Michiganders, tell your elected representative to vote NO on Bill 4290. Take action here.
Wisconsin Considers Repeal of Popular Mining Law
Wisconsin State Senator Tom Tiffany (R-Hazelhurst) has introduced a bill that would effectively rescind the state’s popular “Prove It First” law, which currently presents a significant obstacle to the construction of new sulfide mines in Wisconsin. Aquila Resources, a Canadian exploration company that owns the controversial Back Forty mine proposal in Michigan, has expressed interest in several Wisconsin sites, and this bill’s passage would remove the only formidable legal barrier to expanding operations there.
72% of Wisconsinites support “Prove It First” and want it preserved; if you’re one of them, make sure your Wisconsin legislators know it. Learn more about the bill—and how to take action—on our blog.
Proposed Site Would Store Nuclear Waste Less Than One Mile from Lake Huron
Plans for a proposed nuclear waste dump in Ontario—less than a mile from the Lake Huron shore—have stalled as the Canadian government requests more information about the proposal.
Opposition has been swift and decisive on both sides of the border: 224 resolutions opposing the plan have been passed in jurisdictions representing more than 23 million Canadian and American citizens.
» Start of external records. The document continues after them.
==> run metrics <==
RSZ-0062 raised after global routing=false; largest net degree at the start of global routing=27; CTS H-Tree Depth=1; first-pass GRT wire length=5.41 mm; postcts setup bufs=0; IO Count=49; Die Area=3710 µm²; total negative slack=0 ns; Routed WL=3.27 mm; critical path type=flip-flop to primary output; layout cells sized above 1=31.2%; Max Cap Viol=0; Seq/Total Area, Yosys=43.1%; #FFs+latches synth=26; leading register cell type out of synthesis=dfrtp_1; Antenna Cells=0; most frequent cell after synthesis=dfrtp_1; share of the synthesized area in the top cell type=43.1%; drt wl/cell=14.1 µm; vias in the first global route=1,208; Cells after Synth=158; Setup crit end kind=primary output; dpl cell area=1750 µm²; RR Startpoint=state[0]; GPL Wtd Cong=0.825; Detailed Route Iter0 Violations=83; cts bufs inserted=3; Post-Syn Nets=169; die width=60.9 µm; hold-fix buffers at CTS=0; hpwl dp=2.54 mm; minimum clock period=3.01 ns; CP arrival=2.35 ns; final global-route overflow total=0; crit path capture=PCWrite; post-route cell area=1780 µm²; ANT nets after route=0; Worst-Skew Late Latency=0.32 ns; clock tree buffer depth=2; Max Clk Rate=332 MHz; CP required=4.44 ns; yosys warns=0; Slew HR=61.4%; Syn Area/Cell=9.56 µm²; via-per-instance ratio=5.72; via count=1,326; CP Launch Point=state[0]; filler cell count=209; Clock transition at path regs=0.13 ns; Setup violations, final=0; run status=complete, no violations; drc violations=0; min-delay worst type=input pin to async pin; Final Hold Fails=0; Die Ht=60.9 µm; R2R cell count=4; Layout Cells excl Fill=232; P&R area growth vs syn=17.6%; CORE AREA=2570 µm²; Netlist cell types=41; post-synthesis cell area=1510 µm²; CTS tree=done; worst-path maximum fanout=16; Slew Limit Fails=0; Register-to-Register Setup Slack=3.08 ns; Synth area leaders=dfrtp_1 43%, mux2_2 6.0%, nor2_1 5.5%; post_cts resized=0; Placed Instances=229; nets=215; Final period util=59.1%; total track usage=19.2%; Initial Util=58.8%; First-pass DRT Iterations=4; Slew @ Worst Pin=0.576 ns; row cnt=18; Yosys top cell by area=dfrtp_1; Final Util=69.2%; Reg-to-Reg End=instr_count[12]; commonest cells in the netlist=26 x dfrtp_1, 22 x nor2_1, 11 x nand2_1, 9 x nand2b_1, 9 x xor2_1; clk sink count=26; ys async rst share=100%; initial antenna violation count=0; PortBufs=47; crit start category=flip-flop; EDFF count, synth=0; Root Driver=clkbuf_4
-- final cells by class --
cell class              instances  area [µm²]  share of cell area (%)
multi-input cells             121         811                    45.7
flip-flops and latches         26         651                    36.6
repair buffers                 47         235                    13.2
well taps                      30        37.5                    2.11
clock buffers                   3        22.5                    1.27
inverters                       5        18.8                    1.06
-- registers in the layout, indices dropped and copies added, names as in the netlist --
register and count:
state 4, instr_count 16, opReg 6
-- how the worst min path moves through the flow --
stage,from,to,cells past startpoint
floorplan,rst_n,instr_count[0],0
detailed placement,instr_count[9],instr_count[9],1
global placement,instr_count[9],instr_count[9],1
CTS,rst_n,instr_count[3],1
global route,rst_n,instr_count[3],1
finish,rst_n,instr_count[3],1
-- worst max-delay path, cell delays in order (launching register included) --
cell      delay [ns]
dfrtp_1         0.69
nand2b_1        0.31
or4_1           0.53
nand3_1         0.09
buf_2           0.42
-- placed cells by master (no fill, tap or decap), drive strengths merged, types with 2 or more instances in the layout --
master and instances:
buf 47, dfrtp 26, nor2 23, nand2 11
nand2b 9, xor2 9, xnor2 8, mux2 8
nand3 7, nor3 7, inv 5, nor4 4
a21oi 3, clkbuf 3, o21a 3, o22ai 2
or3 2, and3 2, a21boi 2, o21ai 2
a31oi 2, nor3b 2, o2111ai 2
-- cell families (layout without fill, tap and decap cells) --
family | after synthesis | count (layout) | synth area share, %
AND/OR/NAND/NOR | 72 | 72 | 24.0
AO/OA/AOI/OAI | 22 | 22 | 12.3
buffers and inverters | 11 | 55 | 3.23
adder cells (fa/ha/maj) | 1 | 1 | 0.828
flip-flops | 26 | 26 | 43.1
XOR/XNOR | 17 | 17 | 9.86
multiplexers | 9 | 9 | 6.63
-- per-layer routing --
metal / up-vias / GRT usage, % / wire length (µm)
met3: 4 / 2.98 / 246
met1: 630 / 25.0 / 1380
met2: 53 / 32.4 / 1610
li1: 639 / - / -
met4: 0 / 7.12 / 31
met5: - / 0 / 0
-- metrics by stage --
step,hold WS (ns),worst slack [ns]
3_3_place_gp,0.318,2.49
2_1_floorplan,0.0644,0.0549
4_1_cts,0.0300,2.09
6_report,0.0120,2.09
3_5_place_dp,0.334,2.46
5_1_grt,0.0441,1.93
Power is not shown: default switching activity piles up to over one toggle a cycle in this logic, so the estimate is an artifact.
If radioactive wastes make it into Great Lakes waterways, there is no technology to recover it at this scale. Radioactive material would slowly spread throughout the basin, and remain there for thousands of years.
Add your voice to the chorus of opposition to a nuclear waste dump on Lake Huron. Get more background information on our blog and then tell the Canadian government to reject this proposal.
Brandon Road Study Recommendations Need to Be Expanded
The recently-released Brandon Road Study details promising increased protections that should be implemented quickly to decrease the possibility of invasive carp entering the Great Lakes. However, even if all of the Corps’ recommendations are implemented, there is still an estimated 13% chance that Asian carp will breach the Brandon Road lock and dam and swim through the Chicago waterways to Lake Michigan. We cannot let this happen.
The Army Corps of Engineers is soliciting public comments on their recommendations here. We believe that the best plan for preventing the spread of Asian carp is to restore the natural divide between the Mississippi River Basin and the Great Lakes by closing the Brandon Road passageway.
Please join us in calling for the Corps to expand its recommendation and use every tool at our disposal to keep Asian carp out of the Great Lakes. Get guidance and submit comments here on our blog.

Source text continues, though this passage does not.